Property information and analytics provider CoreLogic has rejected a second acquisition offer from investors Senator Investment Group LP and Cannae Holdings Inc.
CoreLogic’s Board of Directors once again unanimously rejected the offer, reiterating that it still significantly undervalues the company, raises serious regulatory concerns, and is not in the best interest of shareholders.
Senator and Cannae have previously contended that CoreLogic has refused to engage with their offer, and accused the firm of relying on a “smokescreen” of regulatory concerns and “poison pill” defense tactics to avoid engaging with them.
Since then, they have requested a meeting of CoreLogic shareholders to discuss replacing nine members of the CoreLogic Board with directors chosen by them.
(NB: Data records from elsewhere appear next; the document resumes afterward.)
==> src/rtl/uart_tx_arbiter.sv <==
// uart_tx_arbiter: round-robin, packet-locked arbiter that shares one UART
// transmitter among NUM_REQ byte streams. A requester keeps the grant from its
// first byte until its last byte has left the UART.
//
// Optional feature macro: UART_ARB_TIMEOUT_EN
//   When defined, an owner that stalls (valid low while holding the grant) for
//   TIMEOUT_CYC cycles loses the grant and oTimeout pulses for one cycle.
//   When undefined, the grant is held indefinitely and oTimeout is tied low.
//
// state | meaning
// ------+-------------------------------------------------------------------
// IDLE  | no owner; scan requesters starting at the round-robin pointer
// LOAD  | owner granted; waiting for its next byte and for the UART to be ready
// WAIT  | byte handed to the UART; holding data until the frame completes

module uart_tx_arbiter #(
  parameter int NUM_REQ     = 4,
  parameter int DATA_W      = 8,
  parameter int TIMEOUT_CYC = 1024
) (
  input  logic                      Clk,
  input  logic                      Rst,
  input  logic [NUM_REQ-1:0]        iReq_Val,
  input  logic [NUM_REQ*DATA_W-1:0] iReq_Data,
  input  logic [NUM_REQ-1:0]        iReq_Last,
  output logic [NUM_REQ-1:0]        oReq_Rdy,
  output logic [NUM_REQ-1:0]        oGrant,
  output logic                      oTx_Val,
  output logic [DATA_W-1:0]         oTx_Data,
  input  logic                      iTx_Rdy,
  input  logic                      iTx_done,
  output logic                      oBusy,
  output logic                      oTimeout
);

  localparam int PTR_W = (NUM_REQ > 1) ? $clog2(NUM_REQ) : 1;

  typedef enum logic [1:0] {
    IDLE = 2'd0,
    LOAD = 2'd1,
    WAIT = 2'd2
  } state_t;

  state_t stateQ, stateD;

  logic [PTR_W-1:0]  ptrQ;
  logic [PTR_W-1:0]  ownerQ;
  logic [PTR_W-1:0]  pickIdx;
  logic [PTR_W-1:0]  nextPtr;
  logic              anyReq;
  logic              ownVal;
  logic              xfer;
  logic              doneHit;
  logic              lastQ;
  logic              txValQ;
  logic              tmoHit;
  logic [DATA_W-1:0] dataQ;
  logic [DATA_W-1:0] ownData;

  if (NUM_REQ < 1 || NUM_REQ > 16 || DATA_W < 1 || TIMEOUT_CYC < 1) begin : gBadParam
    $error("uart_tx_arbiter: parameter out of range");
  end

  assign ownVal  = iReq_Val[ownerQ];
  assign ownData = iReq_Data[ownerQ*DATA_W +: DATA_W];
  assign xfer    = (stateQ == LOAD) && ownVal && iTx_Rdy;
  assign doneHit = (stateQ == WAIT) && iTx_done;
  assign nextPtr = (ownerQ == PTR_W'(NUM_REQ - 1)) ? '0 : ownerQ + 1'b1;

  // Round-robin scan: first valid requester at or after the pointer, wrapping.
  always_comb begin
    anyReq  = 1'b0;
    pickIdx = '0;
    for (int i = 0; i < NUM_REQ; i++) begin
      if (!anyReq && iReq_Val[(int'(ptrQ) + i) % NUM_REQ]) begin
        anyReq  = 1'b1;
        pickIdx = PTR_W'((int'(ptrQ) + i) % NUM_REQ);
      end
    end
  end

`ifdef UART_ARB_TIMEOUT_EN
  localparam int CNT_W = $clog2(TIMEOUT_CYC + 1);

  logic [CNT_W-1:0] tmoCnt;
  logic             timeoutQ;

  // Stall-limit down-counter; terminal count reached while the owner is still idle aborts the grant.
  assign tmoHit = (stateQ == LOAD) && !ownVal && (tmoCnt == '0);

  // Reload outside LOAD and on every transfer, count down only while the owner is stalled.
  always_ff @(posedge Clk or negedge Rst) begin
    if (!Rst) begin
      tmoCnt <= CNT_W'(TIMEOUT_CYC - 1);
    end else if (stateQ != LOAD || xfer) begin
      tmoCnt <= CNT_W'(TIMEOUT_CYC - 1);
    end else if (!ownVal && tmoCnt != '0) begin
      tmoCnt <= tmoCnt - 1'b1;
    end
  end

  // One-cycle abort pulse, coincident with the first IDLE cycle after the abort.
  always_ff @(posedge Clk or negedge Rst) begin
    if (!Rst) begin
      timeoutQ <= 1'b0;
    end else begin
      timeoutQ <= tmoHit;
    end
  end

  assign oTimeout = timeoutQ;
`else
  assign tmoHit   = 1'b0;
  assign oTimeout = 1'b0;
`endif

  // State register.
  always_ff @(posedge Clk or negedge Rst) begin
    if (!Rst) begin
      stateQ <= IDLE;
    end else begin
      stateQ <= stateD;
    end
  end

  // Next-state logic.
  always_comb begin
    stateD = stateQ;
    unique case (stateQ)
      IDLE: if (anyReq) stateD = LOAD;
      LOAD: begin
        if (xfer) begin
          stateD = WAIT;
        end else if (tmoHit) begin
          stateD = IDLE;
        end
      end
      WAIT: if (iTx_done) stateD = lastQ ? IDLE : LOAD;
      default: stateD = IDLE;
    endcase
  end

  // Owner, pointer and captured byte; the pointer only advances when a packet ends.
  always_ff @(posedge Clk or negedge Rst) begin
    if (!Rst) begin
      ownerQ <= '0;
      ptrQ   <= '0;
      dataQ  <= '0;
      lastQ  <= 1'b0;
      txValQ <= 1'b0;
    end else begin
      txValQ <= xfer;
      if (stateQ == IDLE && anyReq) begin
        ownerQ <= pickIdx;
      end
      if (xfer) begin
        dataQ <= ownData;
        lastQ <= iReq_Last[ownerQ];
      end
      if ((doneHit && lastQ) || tmoHit) begin
        ptrQ <= nextPtr;
      end
    end
  end

  // Outputs: grant follows the owner register, ready is gated by UART readiness in LOAD only.
  always_comb begin
    oBusy    = (stateQ != IDLE);
    oGrant   = '0;
    oReq_Rdy = '0;
    if (stateQ != IDLE) begin
      oGrant[ownerQ] = 1'b1;
    end
    if (stateQ == LOAD) begin
      oReq_Rdy[ownerQ] = iReq_Val[ownerQ] & iTx_Rdy;
    end
  end

  assign oTx_Val  = txValQ;
  assign oTx_Data = dataQ;

endmodule

==> config.mk <==
export PLATFORM = sky130hd
export DESIGN_NAME = uart_tx_arbiter
export DESIGN_NICKNAME = d
export VERILOG_FILES = /design/src/rtl/uart_tx_arbiter.sv
export SDC_FILE = /design/constraint.sdc
export NUM_CORES = 1
export LEC_CHECK = 0
export BUFFER_PORTS_ARGS = -buffer_cell sky130_fd_sc_hd__buf_2
export CORE_UTILIZATION = 43
export DETAILED_ROUTE_END_ITERATION = 7
export MAX_ROUTING_LAYER = met4
export PLACE_DENSITY = 0.79
export SYNTH_ARGS = -nofsm -noshare
export SYNTH_HDL_FRONTEND = slang
export SYNTH_SLANG_ARGS = --single-unit
export TNS_END_PERCENT = 5
==> constraint.sdc <==
create_clock -name Clk -period 2.3 [get_ports Clk]
set_input_delay 0.345 -clock Clk [delete_from_list [all_inputs] [get_ports Clk]]
set_output_delay 0.345 -clock Clk [all_outputs]
set_load 0.03 [all_outputs]
Word-level counts from Yosys, hierarchy flattened
Index checks and enable logic that the tools add are counted.
- add/sub/neg operators: 4
- order comparisons: 6
- eq/ne operators: 6
- shifts and indexed selects: 1
- mux-type cells: 33
- bitwise gates (word level): 5
- reductions and logical operators: 18
- operators by type and width (operator ; count):
    32-bit by 6-bit indexed part select with 8-bit output ; 1
    2-bit 2-to-1 mux ; 8
    1-bit 2-to-1 mux ; 15
    1-bit binary-select mux with 2-bit select ; 6
    3-bit by 4-bit < comparator with 1-bit output, second input constant ; 3
    1-bit logical AND ; 9
    4-bit 2-to-1 mux ; 2
    2-bit by 3-bit < comparator with 1-bit output, second input constant ; 2
    2-bit != test, second input constant ; 3
    2-bit case mux with 3 select lines ; 1
    2-bit OR reduction ; 3
    2-bit by 1-bit adder with 2-bit output, second input constant ; 2
    2-bit adder, second input constant ; 2
    4-bit AND ; 1
    2-bit == test, second input constant ; 2
    1-bit AND, first input constant ; 3
    1-bit logical NOT ; 3
    3-bit AND reduction ; 1
    1-bit demux with 2-bit select ; 1
    2-bit by 1-bit == test with 1-bit output, second input constant ; 1
    2-bit by 1-bit >= comparator with 1-bit output, second input constant ; 1
    2-bit logical NOT ; 1
    2-bit nonzero test ; 1
    1-bit AND ; 1
- flip-flop bits (word level): 16
- input port bits: 44
- output and inout bits: 19

Logic depth before layout (Yosys ltp)
Gate-level depths: netlist of run 1.
- word-level depth: 16
- mapped depth: 5
- gate-level depth less buffers: 4

Worst setup path after synthesis of run 1
OpenSTA, ideal clock, no wires.
- path kind: reg2out
- start: reg ownerQ[0]
- end: out oReq_Rdy[0]
- arrival time: 1559 ps
- path slack: 396 ps
- cell stages (with the launch flop): 5
- path buffers: 1
- cell sequence: dfrtp_1 > mux4_2 > nand4b_4 > buf_6 > nor2_1
- longest elaborated chain between the ends: 6
- elaborated cells between the ends (all ways): 10
- classes of those cells: order compare: 2; mux: 5; bitwise: 2; reduce/logical: 1
- RTL lines (element ; RTL line ; text):
    start: declaration ; 47 ; logic [PTR_W-1:0] ownerQ;
    start signal: assignment ; 154 ; ownerQ <= pickIdx;
    2-bit by 3-bit < comparator with 1-bit output (implied by the code) / 2-bit by 1-bit >= comparator with 1-bit output (equally long branches) ; 175 ; oReq_Rdy[ownerQ] = iReq_Val[ownerQ] & iTx_Rdy;
    1-bit logical AND (implied by the code) ; 175 ;
    1-bit 2-to-1 mux (implied by the code) ; 175 ;
    1-bit demux with 2-bit select ; 175 ;
    4-bit AND (no line) * ; -- ;
    4-bit 2-to-1 mux * ; 174 ; if (stateQ == LOAD) begin
    end: declaration ; 26 ; output logic [NUM_REQ-1:0] oReq_Rdy,
Every way passes the cells marked *; elsewhere a longest branch is shown, timed or not. The select of a mux whose other input is x is not followed.

Worst setup path in the final report of run 1
- start: reg ownerQ[0]
- end: out oReq_Rdy[2]
The elaborated chain is that of the path after synthesis.

==> impl_metrics.ini, run 1 <==
[run_status]
status = finished, final reports clean

[layout]
final_cell_mix = 61 x buf_2, 16 x dfrtp_1, 11 x nor2_1
nNetsFinal = 203
drive_gt1_share_pct = 56.49
syn_to_final_growth_pct = 34.41
final_common_cell = buf_2
antenna_cells = 0

[clocking]
postCtsSetupBuffers = 0
cts_root_buffer = clkbuf_4
tritoncts = done
clk_latency_ns = 0.29
cts.sinks = 16
clockBufferDepth = 2
htreeDepth = 1
numCtsBuffers = 3
path_clk_slew_ns = 0.09

[timing]
rsz0062_at_grt = no
drv_slew = 0
post-route-period-util_pct = 91.39
max_freq_mhz = 475.7
tightest_slew_ns = 0.5334
hold_viol_final = 0
hold_ws_ns = 0.2960
fin_setup_tns_ns = 0
post-route-min-period_ns = 2.102
fin_worst_skew_ns = 0.004806
final-setup-viol-count = 0
timing.slew.headroom_pct = 64.11

[synth]
netlist.area_leader.share_pct = 36.82
ys_seq_elements = 16
synth_area_leaders = dfrtp_1 37%, mux4_2 19%, mux2_2 6.2%, mux2_4 5.5%, ha_1 4.6%
synth.net_count = 138
post_synth_instance_area_um2 = 1087
synth_cell_types = 28
netlist_instances = 90
synth_area_leader_cell = dfrtp_1
avgSynthCellArea_um2 = 12.08
ys_seq_area_share_pct = 36.82
synth_warnings = 0

[detailed_routing]
drtPass1Iterations = 4
ant_nets = 0
wl_met2_mm = 1.451
drc_errors = 0
vias = 973
route.met3.wl_um = 133
wl_met1_mm = 1.083
wirelength_mm = 2.719
via_per_inst = 5.346
drtIter0Drc = 9
avgRoutedWirePerCell_um = 14.94
highest_layer = met4

[global_route]
overflow = 0
grt_usage_pct = 20.78
grt_max_degree = 17
grt_pass1_wl_mm = 3.967
grt_antenna_before_repair = 0
grt_pass1_vias = 934

[floorplanning]
fp.dieW_um = 52.29
ios = 63
num_rows = 17
coreArea_um2 = 2297
dieArea_um2 = 2734
die_h_um = 52.29
start_util_pct = 47.33

[pwr]
p_leak_nw = 0.7568
ir_drop_uv = 815.2
power.density_nw_per_um2 = 1211

[setup_path]
worst_ep_required_time_ns = 1.96
critPathCaptureType = output pin
max_stage_delay_ns = 0.41
crit_path_start = ownerQ[0]
crit_chain = mux4_2 > nand4b_4 > nor2_1 > buf_2
crit_arrival_ns = 1.76
worst-path-max-fanout = 15
crit-reg2reg-launch = ownerQ[0]
crit_type = register to output pin
crit_path_start_kind = register
cpMaxStageDelayCell = dfrtp_1

[min_path]
hold_path.class = input port to register
min_from = iTx_done

[placed_design]
dp_hpwl_mm = 2.174
gp_congestion = 0.8673
port-buffer-count = 61

[run]
maxCapViolations = 0
## metal layers
layer | track usage [%] | vias to the layer above
met5 | - | -
met2 | 35.86 | 44
met1 | 23.32 | 471
li1 | - | 453
met4 | 10.53 | 0
met3 | 2.899 | 5
## where the power goes
| group | total (mW) | leakage, nW | internal, mW | switching [mW] |
|---|---|---|---|---|
| combinational | 1.06 | 0.541 | 0.467 | 0.595 |
| clock | 0.189 | 0.0210 | 0.0966 | 0.0924 |
| sequential | 0.518 | 0.195 | 0.415 | 0.103 |
| total | 1.77 | 0.757 | 0.979 | 0.791 |
## per-stage QoR
step	utilization [%]	power (mW)	cell area, µm²	setup WS [ns]	cells
6_report	63.62	1.770	1461	0.1980	182
5_1_grt	63.62	1.877	1461	0.1111	182
4_1_cts	63.62	1.783	1461	0.1768	182
3_5_place_dp	61.60	1.588	1415	0.4617	177
3_3_place_gp	61.60	1.551	1415	0.4930	177
2_1_floorplan	-	1.305	1087	0.3963	90
## sequential cells by signal, indices dropped and copies added (netlist names)
signal,count
oTx_Data,8
ownerQ,2
stateQ,2
oTx_Val,1
ptrQ,2
lastQ,1
## worst paths after layout
| check | endpoint | slack [ns] | cells after the start |
|---|---|---|---|
| max | oReq_Rdy[2] | 0.20 | 4 |
| min | stateQ[1] | 0.30 | 2 |
| max reg2reg | oTx_Data[6] | 0.62 | 3 |
| min reg2reg | oTx_Data[1] | 0.52 | 1 |
| max in group asynchronous | ownerQ[0] | 1.55 | 2 |
| min in group asynchronous | oTx_Data[7] | 0.48 | 2 |
## cells in the mapped netlist
cell type / count
o41ai_1: 1
nand2b_1: 4
o31ai_1: 2
nor4_1: 1
dfrtp_1: 16
buf_6: 1
nand2_1: 2
inv_1: 10
a311oi_1: 1
clkbuf_1: 1
o21ai_0: 3
nand4b_4: 1
conb_1: 1
buf_4: 1
a21oi_1: 3
ha_1: 4
mux2_4: 4
mux4_1: 1
nand3_1: 1
mux2_2: 6
nor2_1: 11
mux2i_1: 1
o21a_1: 1
buf_2: 1
nand4b_1: 1
nor3b_1: 1
nor2b_1: 1
mux4_2: 9
## final cells by class
cell class	instances	area, µm²
Multi-Input combinational cell	60	621.8
Timing Repair Buffer	64	330.3
Sequential cell	16	400.4
Tap cell	28	35.03
Clock buffer	4	36.28
Inverter	10	37.54
Fill cell	188	835.8
## worst max-delay path: cells and delay by family, from the launching register on
kind | cells | cell delay (ns)
flops | 1 | 0.41
mux | 1 | 0.39
buf+inv | 1 | 0.22
simple gates | 2 | 0.45
## cell families (layout without fill, tap and decap cells)
family          count (synthesis)  after routing  share of synthesized area, %
buf+inv                        14             78                         5.984
simple gates                   23             23                         12.08
flops                          16             16                         36.82
mux                            21             21                         33.72
fa+ha+maj                       4              4                         4.603
other cells                     1              1                        0.3449
compound gates                 11             11                         6.444
## timing repair
action,4_1_cts,5_1_grt
resized for setup,0,0
hold buffers,1,0
hold endpoints to repair,16,0
(Power assumes the default switching activity.)
==> run 2, diff against run 1 <==
--- a/config.mk
+++ b/config.mk
@@ -6,10 +6,10 @@
 export NUM_CORES = 1
 export LEC_CHECK = 0
 export BUFFER_PORTS_ARGS = -buffer_cell sky130_fd_sc_hd__buf_2
-export CORE_UTILIZATION = 43
+export CORE_UTILIZATION = 39
 export DETAILED_ROUTE_END_ITERATION = 7
 export MAX_ROUTING_LAYER = met4
-export PLACE_DENSITY = 0.79
+export PLACE_DENSITY = 0.75
 export SYNTH_ARGS = -nofsm -noshare
 export SYNTH_HDL_FRONTEND = slang
 export SYNTH_SLANG_ARGS = --single-unit
==> constraint.sdc (replaced) <==
create_clock -name Clk -period 1.8 [get_ports Clk]
set_input_delay 0.27 -clock Clk [delete_from_list [all_inputs] [get_ports Clk]]
set_output_delay 0.27 -clock Clk [all_outputs]
set_load 0.03 [all_outputs]
==> impl_metrics.ini, run 2 (same netlist as run 1, synthesis figures left out) <==
[run_status]
status = finished with violations
violations = setup timing

[clocking]
tritoncts = done
clockBufferDepth = 2
htreeDepth = 1
clk_latency_ns = 0.29
path_clk_slew_ns = 0.10
cts_root_buffer = clkbuf_4
numCtsBuffers = 3
cts.sinks = 16

[placed_design]
port-buffer-count = 61
pre_cts_slack_ns = 0.07515
gp_congestion = 0.8040
dp_hpwl_mm = 2.282
dp_cells = 179
placed_cell_area_um2 = 1418

[layout]
antenna_cells = 0
final_cells = 187
largest_reg_flops = 8
syn_to_final_growth_pct = 41.43
final_cell_mix = 56 x buf_2, 16 x dfrtp_1, 10 x inv_1
drive_gt1_share_pct = 60.51
nNetsFinal = 206
final_area_um2 = 1538
final_common_cell = buf_2
utilization_pct = 60.42

[timing]
max_freq_mhz = 529.2
setup_slack_ns = -0.08951
post-route-min-period_ns = 1.890
fin_worst_skew_ns = 0.008693
timing.slew.headroom_pct = 62.55
hold_viol_final = 0
post-route-period-util_pct = 105.0
final-setup-viol-count = 9
tightest_slew_ns = 0.5566
rsz0062_at_grt = yes
drv_slew = 0

[pwr]
p_leak_nw = 0.7754
power.density_nw_per_um2 = 1537
ir_drop_uv = 1145

[setup_path]
path_buf_inv = 1
endpoint = oReq_Rdy[2]
rrSetupSlack_ns = -0.04
worstReg2RegEnd = oTx_Data[1]
crit_chain = mux4_2 > nand4b_4 > nor2_2 > buf_6
crit_arrival_ns = 1.62
crit_type = register to output pin
critPathCaptureType = output pin
crit_family = multiplexers
crit_path_start = ownerQ[0]
worst-path-max-fanout = 6
r2r_cells = 5
crit_path_start_kind = register
cp_num_cells = 4
cpMaxStageDelayCell = mux4_2
worst_ep_required_time_ns = 1.53
crit-reg2reg-launch = ownerQ[0]
max_stage_delay_ns = 0.56

[detailed_routing]
via_per_inst = 5.283
drtIter0Drc = 17
drc_errors = 0
vias = 988
wirelength_mm = 2.904
drtPass1Iterations = 4
ant_nets = 0
avgRoutedWirePerCell_um = 15.53

[global_route]
grt_antenna_before_repair = 0
grt_usage_pct = 20.61
grt_pass1_vias = 974
grt_pass1_wl_mm = 4.174
overflow = 0
grt_max_degree = 17

[floorplanning]
ios = 63
start_util_pct = 42.72
coreArea_um2 = 2545
num_rows = 18
die_h_um = 54.80
fp.dieW_um = 54.80
dieArea_um2 = 3003

[run]
maxCapViolations = 0

[min_path]
hold_path.class = input port to register
run 2: changes by cell type in the layout (fill, tap and decap cells not counted):
cell / previous run / this run
buf_4: 2 / 3
buf_2: 61 / 56
nor2_2: 0 / 5
nor2_1: 11 / 6
buf_6: 0 / 7
run 2: power by group:
part	switching (mW)	internal, mW	leakage, nW
sequential	0.139	0.530	0.195
combinational	0.799	0.659	0.559
clock	0.114	0.123	0.0210
run 2: timing repair:
| action | 4_1_cts | 5_1_grt |
|---|---|---|
| setup buffers | 2 | 1 |
| cloned | 0 | 0 |
| setup endpoints to repair | 6 | 9 |
| resized for setup | 4 | 14 |
| hold buffers | 1 | 0 |
| hold endpoints to repair | 16 | 0 |
| pin swaps | 1 | 0 |
run 2: worst register-to-register path, stage by stage (launching register included):
cell      delay (ns)
dfrtp_1         0.40
mux4_2          0.56
nand4b_4        0.18
buf_4           0.13
buf_6           0.12
mux2_2          0.34
run 2: layout make-up:
type	instances	area, µm²
clock buffers	4	36.28
inverters	10	37.54
multi-input cells	60	634.4
fillers	214	1007
flip-flops and latches	16	400.4
well taps	30	37.54
repair buffers	67	391.6
run 2: metal layers:
layer	GRT usage (%)	up-vias	routed length, µm
li1	-	458	-
met5	-	-	0
met3	6.111	2	120
met2	38.76	27	1754
met4	2.991	0	9
met1	21.14	501	1020
run 2: metrics by stage:
step	hold WS [ns]	TNS [ns]	power, mW
after global placement	0.1965	0	1.980
after floorplan	-0.02559	-0.1147	1.667
final	0.2090	-0.4897	2.364
after CTS	0.2105	-0.2926	2.303
after detailed placement	0.2076	0	2.038
after global routing	0.2192	-1.276	2.508
run 2: worst min path at each step:
| stage | cells after the start | from | end |
|---|---|---|---|
| finish | 2 | iTx_done | stateQ[1] |
| CTS | 2 | iTx_done | stateQ[1] |
| detailed placement | 1 | Rst | oTx_Data[0] |
| global placement | 1 | Rst | oTx_Val |
| global route | 2 | iTx_done | stateQ[1] |
| floorplan | 0 | Rst | lastQ |
==> run 3, diff against run 2 <==
--- a/config.mk
+++ b/config.mk
@@ -6,10 +6,12 @@
 export NUM_CORES = 1
 export LEC_CHECK = 0
 export BUFFER_PORTS_ARGS = -buffer_cell sky130_fd_sc_hd__buf_2
-export CORE_UTILIZATION = 39
+export CORE_UTILIZATION = 41
+export CTS_BUF_LIST = sky130_fd_sc_hd__clkbuf_4 sky130_fd_sc_hd__clkbuf_8
 export DETAILED_ROUTE_END_ITERATION = 7
+export HOLD_SLACK_MARGIN = 0.08
 export MAX_ROUTING_LAYER = met4
-export PLACE_DENSITY = 0.75
+export PLACE_DENSITY = 0.79
 export SYNTH_ARGS = -nofsm -noshare
 export SYNTH_HDL_FRONTEND = slang
 export SYNTH_SLANG_ARGS = --single-unit
==> impl_metrics.ini, run 3 (same netlist as run 1, synthesis figures left out) <==
[detailed_routing]
via_per_inst = 5.114
ant_nets = 0
avgRoutedWirePerCell_um = 14.07
vias = 946
drtIter0Drc = 17
drtPass1Iterations = 4
drc_errors = 0
wirelength_mm = 2.603

[timing]
final-setup-viol-count = 6
setup_slack_ns = -0.06427
max_freq_mhz = 536.4
rsz0062_at_grt = yes
post-route-period-util_pct = 103.6
hold_viol_final = 0
drv_slew = 0
post-route-min-period_ns = 1.864
tightest_slew_ns = 0.6388
fin_worst_skew_ns = 0.004091
hold_ws_ns = 0.2078
timing.slew.headroom_pct = 57.02

[setup_path]
worst-path-max-fanout = 5
worst_ep_required_time_ns = 1.53
cpMaxStageDelayCell = mux4_2
crit_family = multiplexers
crit_path_start_kind = register
critPathCaptureType = output pin
path_buf_inv = 1
crit_type = register to output pin
crit_arrival_ns = 1.59
crit_chain = mux4_2 > nand4b_4 > nor2_1 > buf_4
max_stage_delay_ns = 0.55

[clocking]
clk_latency_ns = 0.29
htreeDepth = 1
clockBufferDepth = 2
cts_root_buffer = clkbuf_4
tritoncts = done
path_clk_slew_ns = 0.09
numCtsBuffers = 3
cts.sinks = 16

[pwr]
power.density_nw_per_um2 = 1530
p_leak_nw = 0.7607
power.total_mw = 2.270
ir_drop_uv = 927.8

[global_route]
grt_antenna_before_repair = 0
grtUsageMet1_pct = 25.62
grt_pass1_wl_mm = 4.064
overflow = 0
grt.met3_usage_pct = 2.586
grt-busiest-layer = met2
grt_usage_pct = 20.70
grt_max_degree = 17
use_met2_pct = 33.54
grt_pass1_vias = 882

[layout]
drive_gt1_share_pct = 57.42
nNetsFinal = 204
antenna_cells = 0
final_cell_mix = 57 x buf_2, 16 x dfrtp_1, 10 x inv_1, 10 x nor2_1, 9 x mux4_2
syn_to_final_growth_pct = 36.48
final_common_cell = buf_2
largest_reg_flops = 8
utilization_pct = 59.36

[placed_design]
dp_hpwl_mm = 2.040
gp_congestion = 0.7798
port-buffer-count = 61
pre_cts_slack_ns = 0.1219

[floorplanning]
coreArea_um2 = 2500
dieArea_um2 = 2862
num_rows = 18
ios = 63
start_util_pct = 43.49
die_h_um = 53.50
fp.dieW_um = 53.50

[min_path]
hold_path.class = input port to register

[run_status]
violations = setup timing
status = finished with violations

[run]
maxCapViolations = 0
“We remain open to all paths to create value,” said CoreLogic Chairman Paul Folino, “but are confident that continued successful execution of our current plan will produce value for our shareholders far in excess of $66.00 per share.”
Since the original acquisition proposal from Senator and Cannae, CoreLogic significantly increased guidance for the remainder of 2020, 2021 and 2022 based on the strength of its business, raised its quarterly dividend by 50%, and committed to a $1 billion share repurchase.
Frank Martell, President and Chief Executive Officer, commented: “We have transformed CoreLogic into a higher-margin, higher-growth company with a durable business model based on increasing recurring revenues.”
“CoreLogic is at an inflection point, poised for further expansion of our trading multiple, increased capital returns, and greater value-creation for all of our shareholders,” he added.